ICT launch 1900 series mainframe

 

ICT 1900 is the name given to a series of mainframe computers released by International Computers and Tabulators (ICT) in the 1960s.

The first machine was in fact the 1904 which was a Canadian design from the Ferranti-Packard company, originally called the FP6000, although commonly referred to within West Gorton as the FP1. It is said that this machine with 'core store memory' fired up with its program still in store after its sea freight journey from Canada.

The first commercial sale was made in 1964 to the Morgan Crucible Company and consisted of a 16k word 1902 with an 80-column 980 card/minute reader, a card punch, a 600 line/min printer and 4 x 20Kbs tape drives. It was soon upgraded to a 32K word memory and a floating point unit to allow for some scientific work. Incidentally this company was also the first business to order ICT's previous computer, the HEC4 (later ICT 1201) in 1955.

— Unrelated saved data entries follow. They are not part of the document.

`src/ipf_regs.vh`:
```
/*
 Register offsets, field layout and reset values of the indirect pointer file.
 Assumes an 8-bit register port with byte-wide offsets chosen for this block.
*/
`ifndef IPF_REGS_VH
`define IPF_REGS_VH

`define IPF_ADDR_W        8
`define IPF_DM_AW         12
`define IPF_OFF_WACC      8'h00
`define IPF_OFF_P1_PLAIN  8'h01
`define IPF_OFF_P1_POSTI  8'h02
`define IPF_OFF_P1_POSTD  8'h03
`define IPF_OFF_P1_PREI   8'h04
`define IPF_OFF_P1_OFFS   8'h05
`define IPF_OFF_P1_HIGH   8'h06
`define IPF_OFF_P1_LOW    8'h07
`define IPF_OFF_BANK      8'h08
`define IPF_OFF_P2_PLAIN  8'h09
`define IPF_OFF_P2_POSTI  8'h0A
`define IPF_OFF_P2_POSTD  8'h0B
`define IPF_OFF_P2_PREI   8'h0C
`define IPF_OFF_P2_OFFS   8'h0D
`define IPF_OFF_P2_HIGH   8'h0E
`define IPF_OFF_P2_LOW    8'h0F
`define IPF_OFF_FLAGS     8'h10
`define IPF_HIGH_W        4
`define IPF_FLAGS_W       5
`define IPF_RST_HIGH      4'h0
`define IPF_RST_BANK      4'h0
`define IPF_RST_LOW       8'h00
`define IPF_RST_WACC      8'h00
`define IPF_RST_FLAGS     5'h00

`endif

```
`src/ipf_pointer_file.v`:
```
/*
 Indirect data-memory pointer file: two 12-bit pointers, their virtual operand
 locations, the working accumulator, the bank selector and the arithmetic flags.
 Assumes data memory answers combinationally on dm_rdata for dm_addr, and a
 register port master with one-cycle strobes, never both at once.
*/
// Design decisions made here: strobed register access and the register offsets.
`timescale 1ns/1ps
`include "ipf_regs.vh"
// How it works
// [RL1] Indirect locations access data memory at the pointer's address, not own storage.
// [RL2] Post-decrement addresses with current pointer, then lowers pointer by one.
// [RL3] Offset location addresses pointer plus accumulator; pointer stays unchanged.
// [RL4] Indirect locations are pure address decodes with no state or reset.
// [RL5] Pointer high byte holds only four bits, cleared at reset; upper bits absent.
// [RL6] Software leaves compatibility-reserved bits unchanged.
// [RL7] On small variants software keeps variant-reserved bits at zero.
// [RL8] Plain keeps pointer; post-increment adds one after; pre-increment adds one before.
module ipf_pointer_file (
  // Clock and reset
  input  wire                    clk,
  input  wire                    srst,
  // Register port
  input  wire [`IPF_ADDR_W-1:0]  reg_addr,
  input  wire [7:0]              reg_wdata,
  input  wire                    reg_wr,
  input  wire                    reg_rd,
  output reg  [7:0]              reg_rdata,
  // Data memory
  output reg  [`IPF_DM_AW-1:0]   dm_addr,
  output reg  [7:0]              dm_wdata,
  output reg                     dm_we,
  input  wire [7:0]              dm_rdata,
  // Flag updates from the arithmetic unit
  input  wire                    flags_upd,
  input  wire [`IPF_FLAGS_W-1:0] flags_in,
  // Pointer and bank state
  output wire [`IPF_DM_AW-1:0]   ptr1_addr,
  output wire [`IPF_DM_AW-1:0]   ptr2_addr,
  output wire [3:0]              bank_sel
);

  localparam [2:0] M_NONE  = 3'h0;
  localparam [2:0] M_PLAIN = 3'h1;
  localparam [2:0] M_POSTI = 3'h2;
  localparam [2:0] M_POSTD = 3'h3;
  localparam [2:0] M_PREI  = 3'h4;
  localparam [2:0] M_OFFS  = 3'h5;

  reg  [7:0]              wacc_q;
  reg  [`IPF_HIGH_W-1:0]  p1_high_q;
  reg  [7:0]              p1_low_q;
  reg  [`IPF_HIGH_W-1:0]  p2_high_q;
  reg  [7:0]              p2_low_q;
  reg  [3:0]              bank_q;
  reg  [`IPF_FLAGS_W-1:0] flags_q;
  reg  [2:0]              mode;
  reg                     sel2;
  reg  [`IPF_DM_AW-1:0]   ptr;
  reg  [`IPF_DM_AW-1:0]   ptr_d;
  reg  [7:0]              rdata_d;

  // Access decode
  reg                     acc_ind;
  reg                     upd1;
  reg                     upd2;
  reg                     wr_wacc;
  reg                     wr_p1_high;
  reg                     wr_p1_low;
  reg                     wr_p2_high;
  reg                     wr_p2_low;
  reg                     wr_bank;
  reg                     wr_flags;

  assign ptr1_addr = {p1_high_q, p1_low_q};
  assign ptr2_addr = {p2_high_q, p2_low_q};
  assign bank_sel  = bank_q;

  // Map an offset to its indirect access mode
  function [2:0] ind_mode;
    input [`IPF_ADDR_W-1:0] a;
    begin
      case (a)
        `IPF_OFF_P1_PLAIN, `IPF_OFF_P2_PLAIN: ind_mode = M_PLAIN;
        `IPF_OFF_P1_POSTI, `IPF_OFF_P2_POSTI: ind_mode = M_POSTI;
        `IPF_OFF_P1_POSTD, `IPF_OFF_P2_POSTD: ind_mode = M_POSTD;
        `IPF_OFF_P1_PREI,  `IPF_OFF_P2_PREI:  ind_mode = M_PREI;
        `IPF_OFF_P1_OFFS,  `IPF_OFF_P2_OFFS:  ind_mode = M_OFFS;
        default:                              ind_mode = M_NONE;
      endcase
    end
  endfunction

  // Pointer plus one, wrapping at the top of data memory
  function [`IPF_DM_AW-1:0] ptr_inc;
    input [`IPF_DM_AW-1:0] v;
    begin
      ptr_inc = v + 12'h001;
    end
  endfunction

  // Pointer minus one, wrapping below zero
  function [`IPF_DM_AW-1:0] ptr_dec;
    input [`IPF_DM_AW-1:0] v;
    begin
      ptr_dec = v - 12'h001;
    end
  endfunction

  // Four-bit field read back with absent upper bits as zero
  function [7:0] ext4;
    input [3:0] v;
    begin
      ext4 = {4'h0, v};
    end
  endfunction

  // Write strobe aimed at one register offset
  function wr_hit;
    input                   wr;
    input [`IPF_ADDR_W-1:0] a;
    input [`IPF_ADDR_W-1:0] off;
    begin
      wr_hit = wr && (a == off);
    end
  endfunction

  // Address forming and pointer update for indirect accesses
  always @*
  begin
    mode     = (reg_wr || reg_rd) ? ind_mode(reg_addr) : M_NONE; // [RL4]
    sel2     = (reg_addr >= `IPF_OFF_P2_PLAIN);
    ptr      = sel2 ? ptr2_addr : ptr1_addr;
    ptr_d    = ptr;
    dm_addr  = ptr;                                              // [RL1]
    dm_wdata = reg_wdata;
    dm_we    = reg_wr && (mode != M_NONE);                       // [RL1]
    case (mode)
      M_PLAIN:
        ptr_d = ptr;                                             // [RL8]
      M_POSTI:
        ptr_d = ptr_inc(ptr);                                    // [RL8]
      M_POSTD:
        ptr_d = ptr_dec(ptr);                                    // [RL2]
      M_PREI:
      begin
        ptr_d   = ptr_inc(ptr);                                  // [RL8]
        dm_addr = ptr_d;
      end
      M_OFFS:
        dm_addr = ptr + {4'h0, wacc_q};                          // [RL3]
      default:
        ptr_d = ptr;
    endcase
  end

  // Read mux
  always @*
  begin
    case (reg_addr)
      `IPF_OFF_WACC:    rdata_d = wacc_q;
      `IPF_OFF_P1_HIGH: rdata_d = ext4(p1_high_q);               // [RL5]
      `IPF_OFF_P1_LOW:  rdata_d = p1_low_q;
      `IPF_OFF_BANK:    rdata_d = ext4(bank_q);
      `IPF_OFF_P2_HIGH: rdata_d = ext4(p2_high_q);               // [RL5]
      `IPF_OFF_P2_LOW:  rdata_d = p2_low_q;
      `IPF_OFF_FLAGS:   rdata_d = {3'h0, flags_q};
      default:          rdata_d = (mode != M_NONE) ? dm_rdata : 8'h00; // [RL1]
    endcase
  end

  // Which register a strobe touches
  always @*
  begin
    acc_ind    = (mode != M_NONE);                               // [RL4]
    upd1       = acc_ind && !sel2;
    upd2       = acc_ind && sel2;
    wr_wacc    = wr_hit(reg_wr, reg_addr, `IPF_OFF_WACC);
    wr_p1_high = wr_hit(reg_wr, reg_addr, `IPF_OFF_P1_HIGH);
    wr_p1_low  = wr_hit(reg_wr, reg_addr, `IPF_OFF_P1_LOW);
    wr_p2_high = wr_hit(reg_wr, reg_addr, `IPF_OFF_P2_HIGH);
    wr_p2_low  = wr_hit(reg_wr, reg_addr, `IPF_OFF_P2_LOW);
    wr_bank    = wr_hit(reg_wr, reg_addr, `IPF_OFF_BANK);
    wr_flags   = wr_hit(reg_wr, reg_addr, `IPF_OFF_FLAGS);
  end

  // Working accumulator
  always @(posedge clk)
  begin
    if (srst)
    begin
      wacc_q <= `IPF_RST_WACC;
    end
    else if (wr_wacc)
    begin
      wacc_q <= reg_wdata;
    end
  end

  // Pointer 1 high byte; a direct byte write wins over an update
  always @(posedge clk)
  begin
    if (srst)
    begin
      p1_high_q <= `IPF_RST_HIGH;                                // [RL5]
    end
    else if (wr_p1_high)
    begin
      p1_high_q <= reg_wdata[`IPF_HIGH_W-1:0];                   // [RL5]
    end
    else if (upd1)
    begin
      p1_high_q <= ptr_d[`IPF_DM_AW-1:8];                        // [RL2] [RL8]
    end
  end

  // Pointer 1 low byte
  always @(posedge clk)
  begin
    if (srst)
    begin
      p1_low_q <= `IPF_RST_LOW;
    end
    else if (wr_p1_low)
    begin
      p1_low_q <= reg_wdata;
    end
    else if (upd1)
    begin
      p1_low_q <= ptr_d[7:0];                                    // [RL2] [RL8]
    end
  end

  // Pointer 2 high byte; a direct byte write wins over an update
  always @(posedge clk)
  begin
    if (srst)
    begin
      p2_high_q <= `IPF_RST_HIGH;                                // [RL5]
    end
    else if (wr_p2_high)
    begin
      p2_high_q <= reg_wdata[`IPF_HIGH_W-1:0];                   // [RL5]
    end
    else if (upd2)
    begin
      p2_high_q <= ptr_d[`IPF_DM_AW-1:8];                        // [RL2] [RL8]
    end
  end

  // Pointer 2 low byte
  always @(posedge clk)
  begin
    if (srst)
    begin
      p2_low_q <= `IPF_RST_LOW;
    end
    else if (wr_p2_low)
    begin
      p2_low_q <= reg_wdata;
    end
    else if (upd2)
    begin
      p2_low_q <= ptr_d[7:0];                                    // [RL2] [RL8]
    end
  end

  // Bank selector, four bits
  always @(posedge clk)
  begin
    if (srst)
    begin
      bank_q <= `IPF_RST_BANK;
    end
    else if (wr_bank)
    begin
      bank_q <= reg_wdata[3:0];
    end
  end

  // Flags; software write takes precedence over arithmetic update
  always @(posedge clk)
  begin
    if (srst)
    begin
      flags_q <= `IPF_RST_FLAGS;
    end
    else if (wr_flags)
    begin
      flags_q <= reg_wdata[`IPF_FLAGS_W-1:0];
    end
    else if (flags_upd)
    begin
      flags_q <= flags_in;
    end
  end

  // Read data stands one cycle after the strobe, else zero
  always @(posedge clk)
  begin
    if (srst)
    begin
      reg_rdata <= 8'h00;
    end
    else
    begin
      reg_rdata <= reg_rd ? rdata_d : 8'h00;                     // [RL1]
    end
  end

endmodule // ipf_pointer_file

```
`config.mk`:
```
export PLATFORM = sky130hd
export DESIGN_NAME = ipf_pointer_file
export DESIGN_NICKNAME = d
export VERILOG_FILES = /design/src/ipf_pointer_file.v
export VERILOG_INCLUDE_DIRS = /design/src /design/src/src
export SDC_FILE = /design/constraint.sdc
export NUM_CORES = 1
export LEC_CHECK = 0
export BUFFER_PORTS_ARGS = -buffer_cell sky130_fd_sc_hd__clkbuf_2
export CORE_AREA = 2 2 87 89
export CTS_CLUSTER_SIZE = 14
export DETAILED_ROUTE_END_ITERATION = 10
export DIE_AREA = 0 0 89 91
export HOLD_SLACK_MARGIN = 0.05
export MAX_ROUTING_LAYER = met4
export PLACE_DENSITY = 0.79
export SKIP_LAST_GASP = 1
export SYNTH_ARGS = -nofsm -noshare
export SYNTH_HDL_FRONTEND = slang
export SYNTH_SLANG_ARGS = --single-unit
```
`constraint.sdc`:
```
create_clock -name clk -period 4.85 [get_ports clk]
set_input_delay 0.7275 -clock clk [delete_from_list [all_inputs] [get_ports clk]]
set_output_delay 0.7275 -clock clk [all_outputs]
set_load 0.01 [all_outputs]
```
==> results of run 1 <==
## logic make-up (layout without fill, tap and decap cells)
kind of cell / after synthesis / count (layout)
compound gates: 155 / 155
xor+xnor: 16 / 16
mux: 30 / 30
buf+inv: 44 / 127
fa+ha+maj: 11 / 11
simple gates: 193 / 193
flops: 49 / 49
## worst paths after layout
check	to	from	slack, ns	cells past startpoint
worst max-delay path	dm_addr[10]	reg_addr[7]	0.27	13
worst max register to register	p1_high_q[0]$_SDFFE_PP0P_	p1_low_q[1]$_SDFFE_PP0P_	1.82	10
worst min-delay path	bank_sel[3]$_SDFFE_PP0P_	bank_sel[3]$_SDFFE_PP0P_	0.47	2
worst min register to register	bank_sel[3]$_SDFFE_PP0P_	bank_sel[3]$_SDFFE_PP0P_	0.47	2
## synthesized netlist by cell type (all sizes together), types with 3 or more instances
library cell,number,share of area
a211oi,9,0.019
a21oi,45,0.058
a222oi,11,0.029
a22oi,22,0.043
a31oi,3,0.0049
a41oi,3,0.0088
and2,8,0.013
and3,10,0.016
buf,14,0.025
clkbuf,19,0.019
dfxtp,49,0.25
ha,10,0.032
inv,11,0.011
mux2,10,0.029
mux2i,20,0.053
nand2,51,0.051
nand2b,4,0.0065
nand3,23,0.030
nor2,45,0.048
nor3,22,0.029
nor3b,3,0.0088
nor4,12,0.029
o211ai,4,0.0078
o21a,3,0.0058
o21ai,21,0.028
o221ai,5,0.011
o22ai,7,0.011
or3,3,0.0049
or4,3,0.0068
xnor2,14,0.032
## worst max-delay path, stage by stage
cell and delay (ns):
clkbuf_2 0.11, or4_4 0.65, nor2_8 0.16, mux2i_1 0.28, inv_1 0.14, ha_1 0.37, and3_1 0.22, a211oi_2 0.27
o221ai_1 0.24, a41oi_2 0.31, nor2_1 0.08, xnor2_1 0.13, clkbuf_2 0.15
## sequential cells by signal (all words and copies together), names as in the netlist
name       count
p1_low_q       8
flags_q        5
p2_high_q      4
reg_rdata      8
wacc_q         8
p2_low_q       8
p1_high_q      4
bank_sel       4
## final cells by class
type,count,area (um^2),area share
timing repair buffer,108,585.6,0.1289
sequential,49,980.9,0.2159
inverter,11,41.29,0.009086
clock inverter,3,65.06,0.01432
multi-input combinational,405,2679,0.5895
tap,99,123.9,0.02726
clock buffer,5,68.82,0.01514
## report_power, final
| part | leakage [nW] | switching (mW) | internal [mW] |
|---|---|---|---|
| clock | 0.0681 | 0.141 | 0.205 |
| sequential | 0.396 | 0.00248 | 0.405 |
| combinational | 1.39 | 0.0571 | 0.0291 |
| total | 1.85 | 0.200 | 0.639 |
## metrics by stage
step / total power, mW / utilization
floorplan: 0.4675 / -
global placement: 0.4994 / 0.6162
detailed placement: 0.5011 / 0.6162
CTS: 0.8413 / 0.6350
global route: 0.8617 / 0.6367
finish: 0.8392 / 0.6367
## what timing repair did
action | in CTS | in global routing
gates resized for setup | 0 | 2
buffers inserted | 0 | 0
setup endpoints to repair | 0 | 3
## cells in the final DEF, fill, tap and decap left out, types with 18 or more instances in the layout
| cell | count |
|---|---|
| a21oi_1 | 45 |
| a22oi_1 | 21 |
| buf_4 | 18 |
| clkbuf_2 | 90 |
| dfxtp_1 | 49 |
| mux2i_1 | 19 |
| nand2_1 | 49 |
| nand3_1 | 23 |
| nor2_1 | 44 |
| nor3_1 | 22 |
| o21ai_0 | 19 |
## layer usage
layer  vias to the layer above  global-route usage
met5                         -                   -
met4                         0              0.1057
met3                        39             0.03091
met2                       289              0.5398
met1                      2088              0.4694
li1                       2072                   -
==> impl_metrics.toml, run 1 <==
[run_status]
status = "finished, final reports clean"

[cts]
cts_root_buf = "clkbuf_8"
cts_tree = "yes"
cts-buffers-inserted = 5
cts.clk_slew.worst_paths_ns = 0.08
cts_sinks = 49
clock_insertion_delay_worst_skew_ns = 0.31
cts_hold_buf = 0
ctsHtreeMaxLevel = 2
cts.path.max_buffers = 2

[sta]
setup_tns_ns = 0
setup_viol = 0
finalWorstSetupSlack_ns = 0.2730
period_share = 0.9437
hold_viol = 0
max-slew-margin-rel = 0.3502
slew_violations = 0
fin_crit_ns = 4.577
rsz0062_at_grt = "yes"
skew_ns = 0.005185
worstMarginPinSlew_ns = 0.9747
worst_hold_slack_ns = 0.4734
fmax_mhz = 218.5

[synthesis]
async_flop_share = 0
synth_top_family_by_area = "compound AO/OA/AOI/OAI gates"
synth_simple_gate_area_share = 0.2610
synth_xor_area_frac = 0.03635
synth-seq-cells = 49
synth_edf_count = 0
syn_area_per_cell_um2 = 7.741
synthAdderAreaFrac = 0.03505
syn_nets = 542
synth.cell_area_um2 = 3855
synthFlopType = "dfxtp_1"
yosysUniqueCellTypes = 69
synth-compound-area-share = 0.2772
synth_cells = 498
yosys_warnings = 0
synth_mux_area_frac = 0.08212
ys_seq_area_frac = 0.2545

[detailed_routing]
top_layer = "met4"
route.met3.wl_mm = 1.323
via_count = 4488
postRouteAntennaNets = 0
wl_per_cell_um = 19.99
wl_met1_mm = 5.413
drc = 0
met2_length_mm = 6.536
firstDrtPassIters = 6
drtIter0Drc = 459
drt-vias-per-instance = 6.600
totalWireLength_mm = 13.59

[placed_design]
gp_congestion = 0.9986
placed_area_um2 = 4398
port_buffers = 90
placed_cells = 672
hpwl_mm = 10.35
post-place-ws_ns = 0.2251

[critical_path]
path_class = "in2out"
crit_fanout = 11
end_kind = "output pin"
worstPathArrival_ns = 3.85
required_ns = 4.12
cp-start-kind = "input pin"

[floorplanning]
dieArea_um2 = 8099
core_area_um2 = 7137
die_y_um = 91
die_width_um = 89
io_pins = 91
initial_utilization = 0.5401
rows = 31

[worst_hold_path]
hp-class = "reg2reg"

[grt]
grt_pass1_vias = 4172
grt_usage = 0.3444
grt_max_degree = 41
gr-total-overflow = 0
grt_pass1_wl_mm = 21.50
antenna_found_initial = 0

[flow_run]
cap_violations = 0

[final_layout]
fin_cells = 680
synthToLayoutAreaGrowth_pct = 17.88
nets = 624
design_area_um2 = 4544
fillerInstances = 658
layout-drive-gt1-share = 0.2496
antenna_cells = 0

[power]
power_leakage_nw = 1.850
vdd.ir_drop.worst_uv = 197.1
power_density_nw_per_um2 = 184.7
No activity file was read; power rests on OpenSTA's default activity.
==> run 2, diff against run 1 <==
--- a/config.mk
+++ b/config.mk
@@ -7,13 +7,13 @@
 export NUM_CORES = 1
 export LEC_CHECK = 0
 export BUFFER_PORTS_ARGS = -buffer_cell sky130_fd_sc_hd__clkbuf_2
-export CORE_AREA = 2 2 87 89
+export CORE_AREA = 2 2 86 88
 export CTS_CLUSTER_SIZE = 14
 export DETAILED_ROUTE_END_ITERATION = 10
-export DIE_AREA = 0 0 89 91
+export DIE_AREA = 0 0 88 90
 export HOLD_SLACK_MARGIN = 0.05
 export MAX_ROUTING_LAYER = met4
-export PLACE_DENSITY = 0.79
+export PLACE_DENSITY = 0.81
 export SKIP_LAST_GASP = 1
 export SYNTH_ARGS = -nofsm -noshare
 export SYNTH_HDL_FRONTEND = slang
==> constraint.sdc (replaced) <==
create_clock -name clk -period 5.5 [get_ports clk]
set_input_delay 0.825 -clock clk [delete_from_list [all_inputs] [get_ports clk]]
set_output_delay 0.825 -clock clk [all_outputs]
set_load 0.01 [all_outputs]
==> impl_metrics.toml, run 2 (synthesized netlist as in run 1, its figures left out) <==
[final_layout]
antenna_cells = 0
fillerInstances = 659
fin_cells = 673
synthToLayoutAreaGrowth_pct = 14.80
layout-drive-gt1-share = 0.2317
nets = 617
design_area_um2 = 4425
final_cell_mix = "clkbuf_2 (90), nand2_1 (49), dfxtp_1 (49)"
mostFrequentLayoutCell = "clkbuf_2"

[grt]
grt_pass1_wl_mm = 21.71
grt_pass1_vias = 4192
grt_max_degree = 41
antenna_found_initial = 0
grt_usage = 0.3550
gr-total-overflow = 0

[critical_path]
cp_common_cell = "clkbuf_2"
reg2reg_slack_ns = 2.34
timing.rr.start = "p2_low_q[1]$_SDFFE_PP0P_"
r2r-end = "p2_high_q[2]$_SDFFE_PP0P_"
cp-start-kind = "input pin"
crit_slowest_cell = "or4_4"
crit_fanout = 16
worstPathArrival_ns = 4.26
end_kind = "output pin"
crit_path_cell_trace = "clkbuf_2 > or4_4 > nor2_8 > mux2i_1 > inv_1 > ha_1 > and3_1 > a211oi_1 > o221ai_1 > a41oi_1 > nor2_1 > xnor2_1 > clkbuf_2"
slowest_delay_ns = 0.65
crit_path_start = "reg_addr[7]"
required_ns = 4.68
cp-endpoint = "dm_addr[10]"
r2r_cells = 10
path_class = "in2out"

[cts]
cts-resized-gates = 0
cts_sinks = 49
cts.clk_slew.worst_paths_ns = 0.08
cts_root_buf = "clkbuf_8"
cts_setup_buffers = 0
cts.path.max_buffers = 2
cts_tree = "yes"
cts_hold_buf = 0
cts-buffers-inserted = 5
clock_insertion_delay_worst_skew_ns = 0.30
ctsHtreeMaxLevel = 2

[placed_design]
port_buffers = 90
post-place-ws_ns = 0.4878
placed_area_um2 = 4345
hpwl_mm = 10.27
placed_cells = 665
gp_congestion = 0.9722

[floorplanning]
core_area_um2 = 7020
io_pins = 91
die_y_um = 90
rows = 31
die_width_um = 88
dieArea_um2 = 7920
initial_utilization = 0.5491

[sta]
fmax_mhz = 196.8
rsz0062_at_grt = "no"
period_share = 0.9237
finalWorstSetupSlack_ns = 0.4194
fin_crit_ns = 5.081
setup_viol = 0
setup_tns_ns = 0
hold_viol = 0
slew_violations = 0
skew_ns = 0.006849
worstMarginPinSlew_ns = 1.021
max-slew-margin-rel = 0.3191

[detailed_routing]
drc = 0
via_count = 4407
firstDrtPassIters = 7
totalWireLength_mm = 13.52
wl_per_cell_um = 20.09
postRouteAntennaNets = 0
drt-vias-per-instance = 6.548
drtIter0Drc = 432

[run_status]
status = "finished, final reports clean"

[power]
power_density_nw_per_um2 = 144.4
power_leakage_nw = 1.788
vdd.ir_drop.worst_uv = 157.4
p_total_mw = 0.6390

[worst_hold_path]
hp-class = "reg2reg"

[flow_run]
cap_violations = 0
run 2: per-stage QoR:
stage,util,hold WS [ns]
3_5_place_dp,0.6190,0.4619
2_1_floorplan,-,0.4821
3_3_place_gp,0.6190,0.4558
6_report,0.6304,0.4725
5_1_grt,0.6304,0.5169
4_1_cts,0.6304,0.4736
run 2: area by class of cell:
| type | instances | area, um^2 | share of cell area |
|---|---|---|---|
| timing repair buffer | 101 | 533.0 | 0.1204 |
| clock buffer | 8 | 80.08 | 0.01809 |
| inverter | 11 | 41.29 | 0.009330 |
| tap | 99 | 123.9 | 0.02799 |
| multi-input combinational | 405 | 2666 | 0.6025 |
| sequential | 49 | 980.9 | 0.2217 |
run 2: worst min-delay path by stage:
stage / startpoint / end / cells past startpoint
2_1_floorplan: wacc_q[3]$_SDFFE_PP0P_ / wacc_q[3]$_SDFFE_PP0P_ / 2
5_1_grt: bank_sel[3]$_SDFFE_PP0P_ / bank_sel[3]$_SDFFE_PP0P_ / 2
6_report: bank_sel[3]$_SDFFE_PP0P_ / bank_sel[3]$_SDFFE_PP0P_ / 2
4_1_cts: bank_sel[3]$_SDFFE_PP0P_ / bank_sel[3]$_SDFFE_PP0P_ / 2
3_3_place_gp: bank_sel[3]$_SDFFE_PP0P_ / bank_sel[3]$_SDFFE_PP0P_ / 2
3_5_place_dp: bank_sel[3]$_SDFFE_PP0P_ / bank_sel[3]$_SDFFE_PP0P_ / 2
run 2: power breakdown:
part	leakage, nW	internal (mW)	switching [mW]	total (mW)
logic	1.35	0.0252	0.0503	0.0755
registers	0.396	0.357	0.00201	0.359
clock network	0.0395	0.0906	0.114	0.204
run 2: metal layers:
layer / part of all wire / GRT usage / vias up
met5: 0 / - / -
met4: 0.030 / 0.1346 / 0
met3: 0.088 / 0.05051 / 36
met2: 0.47 / 0.5556 / 273
met1: 0.41 / 0.4605 / 2047
li1: - / - / 2051
run 2: worst max-delay path: cells and delay by family:
| kind | cells | cell delay, ns |
|---|---|---|
| buf+inv | 3 | 0.41 |
| xor+xnor | 1 | 0.13 |
| fa+ha+maj | 1 | 0.36 |
| simple gates | 4 | 1.25 |
| compound gates | 3 | 0.82 |
| mux | 1 | 0.45 |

One feature of these mainframes was the common instruction set throughout the range meaning that programs written and compiled on one machine would run unchanged on any other. In fact the hardware was different between machines. To achieve this a program termed "the executive" or exec encapsulated the hardware and supplied software routines to supplement the hardware supplied instructions.

By 1968 ICT had merged with English Electric computers and became ICL.